Chaos & Composition: Inside the Dual Worlds of Bozopogostickstomp & Impetus With Aidan de Maria

Some musicians split their creativity between projects.

Aidan de Maria splits his between precision and provocation.

On one end, you have Impetus, progressive, technical, emotionally driven extreme metal built from years of bedroom refinement and sharpened into a live force across Adelaide stages. On the other, you’ve got BozoPogoStickstomp, fast, filthy, absurd grindcore that sounds like it was written during a sugar high at 3am… but is actually crafted with surgical intent.

And somehow, both live comfortably in the same brain.

When I caught up with Aidan, it wasn’t just about promoting a new record. It was about unpacking lineage, growth, Adelaide’s metal ecosystem, political satire, bedroom projects, and what happens when absurdity becomes a weapon instead of a gimmick.


Born Into The Noise

For Aidan, heavy music wasn’t discovered, it was inherited.

With both parents deeply rooted in Australia’s extreme metal underground, he grew up surrounded by blast beats and distortion. The exposure wasn’t casual; it was foundational.

“I was exposed to very extreme music from a very young age,” he explains. “But finding something on my own, Korn was probably the first band that felt like mine.”

That distinction matters.

There’s a difference between growing up around music and claiming it for yourself. That moment, latching onto something independently, was the spark that turned background noise into personal identity.

From there, it wasn’t long before instruments entered the picture. Screaming through the house came first. Guitar became the gateway. Drums followed. Thrash cemented the obsession, Metallica, Megadeth, Slayer, Exodus, the architectural bones of what would later evolve into Impetus’ tight, groove-laced technicality.

And while some teenagers burn energy recklessly, Aidan funnelled his into something constructive.


ARMI: Where The Scene Builds Itself

The Australian Rock & Metal Institute (ARMI) played a massive role in that development.

For awkward metal kids, it wasn’t just lessons, it was belonging.

“Walking into a place after school and seeing people my age who looked like me and listened to the same music, it felt like home.”

ARMI has quietly become a breeding ground for Adelaide heavy talent. Freedom of Fear. Dyssidia. Impetus. The list keeps growing.

More than technique, it taught band dynamics, rehearsal discipline, the internal politics of being in a group, the unseen mechanics that separate bedroom shredders from stage-ready musicians.

That groundwork paid off when Impetus began taking shape.


Impetus: From Bedroom Experiment to Live Weapon

Impetus didn’t begin as a band.

It began as an interface. A cheap recording unit. Trial and error. Instrumental experiments.

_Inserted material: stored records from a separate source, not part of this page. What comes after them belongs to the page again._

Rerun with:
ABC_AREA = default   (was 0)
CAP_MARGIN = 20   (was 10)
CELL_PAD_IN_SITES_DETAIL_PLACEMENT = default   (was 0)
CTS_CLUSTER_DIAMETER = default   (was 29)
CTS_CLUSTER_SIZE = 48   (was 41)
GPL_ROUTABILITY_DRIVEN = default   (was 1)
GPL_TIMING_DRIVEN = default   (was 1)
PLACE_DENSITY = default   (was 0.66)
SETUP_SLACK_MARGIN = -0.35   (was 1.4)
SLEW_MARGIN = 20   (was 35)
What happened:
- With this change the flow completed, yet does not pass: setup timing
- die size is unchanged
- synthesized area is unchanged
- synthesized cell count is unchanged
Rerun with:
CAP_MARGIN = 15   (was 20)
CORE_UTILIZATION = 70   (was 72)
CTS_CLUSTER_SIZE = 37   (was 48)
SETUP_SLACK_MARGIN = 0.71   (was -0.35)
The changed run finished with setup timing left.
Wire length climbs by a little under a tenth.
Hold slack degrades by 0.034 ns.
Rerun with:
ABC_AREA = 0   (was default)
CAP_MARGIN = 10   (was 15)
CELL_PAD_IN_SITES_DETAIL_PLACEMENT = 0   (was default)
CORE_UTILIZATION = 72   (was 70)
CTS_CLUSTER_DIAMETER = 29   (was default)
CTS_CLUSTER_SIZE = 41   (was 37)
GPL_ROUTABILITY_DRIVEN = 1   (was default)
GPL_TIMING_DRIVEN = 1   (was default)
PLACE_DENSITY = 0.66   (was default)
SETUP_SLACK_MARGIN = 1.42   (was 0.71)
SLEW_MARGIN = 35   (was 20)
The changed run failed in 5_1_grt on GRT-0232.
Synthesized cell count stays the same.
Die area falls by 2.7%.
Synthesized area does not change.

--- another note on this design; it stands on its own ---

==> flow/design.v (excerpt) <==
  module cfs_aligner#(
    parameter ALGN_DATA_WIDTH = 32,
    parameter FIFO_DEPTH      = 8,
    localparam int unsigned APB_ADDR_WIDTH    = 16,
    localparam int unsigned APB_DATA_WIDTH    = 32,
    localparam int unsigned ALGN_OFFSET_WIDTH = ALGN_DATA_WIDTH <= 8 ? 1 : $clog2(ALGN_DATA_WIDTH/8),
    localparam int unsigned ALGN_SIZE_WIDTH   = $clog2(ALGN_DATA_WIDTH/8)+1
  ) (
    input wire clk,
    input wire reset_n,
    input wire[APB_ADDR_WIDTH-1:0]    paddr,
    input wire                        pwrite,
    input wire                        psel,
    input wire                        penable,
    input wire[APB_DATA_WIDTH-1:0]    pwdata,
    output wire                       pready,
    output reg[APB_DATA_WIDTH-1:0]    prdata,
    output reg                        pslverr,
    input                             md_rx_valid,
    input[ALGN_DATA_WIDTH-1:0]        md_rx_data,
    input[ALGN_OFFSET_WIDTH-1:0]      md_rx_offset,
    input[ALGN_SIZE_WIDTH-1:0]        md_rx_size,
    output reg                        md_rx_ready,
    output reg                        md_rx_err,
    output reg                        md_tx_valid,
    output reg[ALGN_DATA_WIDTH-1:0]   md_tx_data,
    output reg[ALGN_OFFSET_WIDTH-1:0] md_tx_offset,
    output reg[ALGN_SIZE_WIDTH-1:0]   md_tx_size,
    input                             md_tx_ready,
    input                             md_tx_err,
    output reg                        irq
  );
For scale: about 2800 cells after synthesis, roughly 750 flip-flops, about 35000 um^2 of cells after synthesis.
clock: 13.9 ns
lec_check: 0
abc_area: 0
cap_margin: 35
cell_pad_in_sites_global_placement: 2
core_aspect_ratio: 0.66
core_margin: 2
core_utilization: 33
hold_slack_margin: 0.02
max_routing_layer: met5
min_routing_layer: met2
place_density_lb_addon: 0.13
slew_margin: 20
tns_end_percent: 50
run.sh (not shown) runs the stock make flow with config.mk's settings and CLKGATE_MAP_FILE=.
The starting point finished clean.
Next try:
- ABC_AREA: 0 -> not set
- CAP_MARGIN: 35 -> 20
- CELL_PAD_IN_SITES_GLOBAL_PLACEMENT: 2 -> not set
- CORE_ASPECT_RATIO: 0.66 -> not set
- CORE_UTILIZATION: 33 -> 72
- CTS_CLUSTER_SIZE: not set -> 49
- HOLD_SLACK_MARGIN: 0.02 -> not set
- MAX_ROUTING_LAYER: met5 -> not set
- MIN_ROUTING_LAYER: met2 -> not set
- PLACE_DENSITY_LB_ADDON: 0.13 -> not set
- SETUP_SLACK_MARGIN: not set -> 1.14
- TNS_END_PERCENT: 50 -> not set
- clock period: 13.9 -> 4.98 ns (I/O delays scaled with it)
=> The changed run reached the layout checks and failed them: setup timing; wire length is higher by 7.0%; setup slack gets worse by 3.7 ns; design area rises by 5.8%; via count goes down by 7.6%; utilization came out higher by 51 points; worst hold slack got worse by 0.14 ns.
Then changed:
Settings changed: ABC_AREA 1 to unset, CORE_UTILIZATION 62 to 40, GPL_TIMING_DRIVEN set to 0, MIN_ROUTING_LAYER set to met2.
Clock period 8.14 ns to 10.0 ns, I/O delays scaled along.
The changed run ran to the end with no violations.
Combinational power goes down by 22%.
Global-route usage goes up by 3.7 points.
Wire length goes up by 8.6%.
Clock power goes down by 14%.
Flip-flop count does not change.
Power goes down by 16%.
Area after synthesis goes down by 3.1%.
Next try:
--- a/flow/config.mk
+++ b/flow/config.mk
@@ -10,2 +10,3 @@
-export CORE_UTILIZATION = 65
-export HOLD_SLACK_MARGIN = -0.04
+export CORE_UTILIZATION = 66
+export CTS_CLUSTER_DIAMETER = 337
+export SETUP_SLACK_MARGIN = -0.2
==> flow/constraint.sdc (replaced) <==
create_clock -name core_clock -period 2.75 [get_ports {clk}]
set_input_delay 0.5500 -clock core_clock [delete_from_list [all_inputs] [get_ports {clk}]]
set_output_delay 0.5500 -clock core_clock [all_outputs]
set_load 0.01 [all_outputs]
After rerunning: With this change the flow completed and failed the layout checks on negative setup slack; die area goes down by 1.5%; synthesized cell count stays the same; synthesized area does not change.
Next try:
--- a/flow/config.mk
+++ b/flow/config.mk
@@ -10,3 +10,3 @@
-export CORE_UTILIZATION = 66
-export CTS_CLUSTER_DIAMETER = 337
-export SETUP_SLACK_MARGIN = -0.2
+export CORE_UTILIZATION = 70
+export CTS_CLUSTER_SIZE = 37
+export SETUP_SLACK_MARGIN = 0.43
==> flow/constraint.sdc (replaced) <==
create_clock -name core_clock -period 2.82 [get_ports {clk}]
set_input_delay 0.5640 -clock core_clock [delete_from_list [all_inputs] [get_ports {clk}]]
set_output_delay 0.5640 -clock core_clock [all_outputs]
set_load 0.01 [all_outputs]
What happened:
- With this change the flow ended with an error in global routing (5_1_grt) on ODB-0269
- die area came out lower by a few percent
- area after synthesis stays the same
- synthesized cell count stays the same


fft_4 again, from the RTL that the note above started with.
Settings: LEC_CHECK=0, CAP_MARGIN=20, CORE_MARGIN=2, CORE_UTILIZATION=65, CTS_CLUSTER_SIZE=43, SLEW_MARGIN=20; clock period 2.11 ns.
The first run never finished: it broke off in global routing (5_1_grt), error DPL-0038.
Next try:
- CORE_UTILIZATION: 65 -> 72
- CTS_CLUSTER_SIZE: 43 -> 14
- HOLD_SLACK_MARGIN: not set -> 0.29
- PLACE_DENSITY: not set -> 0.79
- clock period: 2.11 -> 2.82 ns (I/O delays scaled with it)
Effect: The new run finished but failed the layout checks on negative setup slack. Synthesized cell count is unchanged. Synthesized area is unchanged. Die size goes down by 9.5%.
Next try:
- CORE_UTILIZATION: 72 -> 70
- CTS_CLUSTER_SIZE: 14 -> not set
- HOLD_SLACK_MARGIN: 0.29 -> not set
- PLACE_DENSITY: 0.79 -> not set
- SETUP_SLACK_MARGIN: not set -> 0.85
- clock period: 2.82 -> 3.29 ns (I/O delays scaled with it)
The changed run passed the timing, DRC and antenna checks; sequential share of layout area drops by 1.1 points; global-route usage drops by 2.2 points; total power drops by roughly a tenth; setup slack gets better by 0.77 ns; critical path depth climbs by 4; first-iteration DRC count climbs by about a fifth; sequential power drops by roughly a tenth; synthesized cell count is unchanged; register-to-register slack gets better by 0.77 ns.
==> flow/design.v (excerpt) <==
module alu(
		input  FPUCLK,
		input  [31:0] A, B,
		input  [2:0]  CTRL,
		output reg [31:0] OUT
	);
For scale: ~1500 cells after synthesis, roughly 210 flip-flops, ~100 I/O pins.
clock: 5.5 ns
lec_check: 0
cap_margin: 20
cell_pad_in_sites_detail_placement: 0
core_aspect_ratio: 1.12
core_margin: 2
core_utilization: 16
cts_cluster_size: 76
gpl_timing_driven: 1
min_routing_layer: met2
place_density_lb_addon: 0.19
setup_slack_margin: 0.57
slew_margin: 25
run.sh (not shown) runs the stock make flow with config.mk's settings and CLKGATE_MAP_FILE=.
The first run completed with no timing, DRC or antenna violations.
Rerun with:
==> flow/config.mk (replaced) <==
export PLATFORM = sky130hd
export DESIGN_NAME = alu
export DESIGN_NICKNAME = alu
export VERILOG_FILES = /design/flow/design.v
export SDC_FILE = /design/flow/constraint.sdc
export NUM_CORES = 4
export LEC_CHECK = 0
export CAP_MARGIN = 20
export CORE_MARGIN = 2
export CORE_UTILIZATION = 45
export SETUP_SLACK_MARGIN = 0.74
export SLEW_MARGIN = 20
==> flow/constraint.sdc (replaced) <==
create_clock -name core_clock -period 2.95 [get_ports {FPUCLK}]
set_input_delay 0.5900 -clock core_clock [delete_from_list [all_inputs] [get_ports {FPUCLK}]]
set_output_delay 0.5900 -clock core_clock [all_outputs]
set_load 0.01 [all_outputs]
=>
- The new run reached the layout checks and failed them: negative setup slack
- total power goes up by 110%
- setup slack loses 2400 ps
- global-route usage increases by 11 points
- die area drops by 64%
- cell count falls by 20%
Rerun with:
--- a/flow/config.mk
+++ b/flow/config.mk
@@ -7,0 +8 @@
+export ABC_AREA = 1
@@ -10,2 +11,3 @@
-export CORE_UTILIZATION = 45
-export SETUP_SLACK_MARGIN = 0.74
+export CORE_UTILIZATION = 72
+export CTS_CLUSTER_DIAMETER = 338
+export CTS_CLUSTER_SIZE = 10
==> flow/constraint.sdc (replaced) <==
create_clock -name core_clock -period 4.65 [get_ports {FPUCLK}]
set_input_delay 0.9300 -clock core_clock [delete_from_list [all_inputs] [get_ports {FPUCLK}]]
set_output_delay 0.9300 -clock core_clock [all_outputs]
set_load 0.01 [all_outputs]
Result: The new run completed, yet does not pass: negative setup slack. Critical path depth goes up by 4. Design area goes down by 20%. Die size goes down by 36%. Global-route usage goes up by 22 points. Wire length goes up by 20%. Non-clock buffer count goes down by 261. Final cell count goes down by 1.6%. Total power goes down by 49%. Worst setup slack is better by 1700 ps. Sequential power goes down by 34%.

“I was writing songs for years before I ever put them to recording. Impetus was the excuse to actually commit them.”

For the first few years, it lived entirely in the bedroom. No vocals. No live ambition. Just refinement. Growth. Mistakes. Rewrites.

Then came the turning point, the decision to perform it live.

And that meant vocals.

Confidence wasn’t instant. It was forced. Trial by fire. But eventually the pieces locked together.

By the time Impetus hit stages like New Dead Metal Fest and supported acts like Persefone, the project had evolved into something cohesive — progressive, groove-laden, emotionally heavy but technically sharp.

Watching Impetus live, you see the difference between something written casually and something forged over time. The songs breathe. They’re structured. They marinate.

It’s deliberate.

Which makes what comes next even more interesting.


Enter BozoPogoStickstomp

If Impetus is the calculated architect, BozoPogoStickstomp is the unhinged vandal.

Or at least, that’s how it looks from the outside.

Born late one night from a grind experiment that became “Straight Into The Trash,” Bozo was originally just an outlet, a way to keep the bedroom spirit alive once Impetus became a live entity.

Then it stuck.

Four records in four years.

Absurd song titles. Wild artwork. Tongue-in-cheek chaos. Blistering runtime. Getting Cancelled For Dummies clocks in at roughly 22 minutes of tightly wound aggression.

But beneath the ridiculous exterior lies something more calculated.

“I think it’s about blending super aggressive music with super tight, crispy production,” Aidan says. “Old school metal energy with modern clarity.”

And that’s exactly what makes Bozo interesting.

Because yes, it’s stupid.

But it’s stupid on purpose.


Satire, Politics & The Art of Being ‘Ridiculous’

Getting Cancelled For Dummies isn’t random chaos.

It’s commentary.

Tariffs. Fake news. Culture wars. Andrew Tate. Trump. Social absurdity. It’s grindcore weaponised as satire, wrapped in jokes sharp enough to cut.

Aidan isn’t positioning himself as a political spokesperson. But he is using absurdity to highlight absurdity.

When society feels cartoonish, exaggeration becomes reflection.

The album title itself operates as both parody and critique. The artwork leans in. The lyrics oscillate between crass humour and pointed observation.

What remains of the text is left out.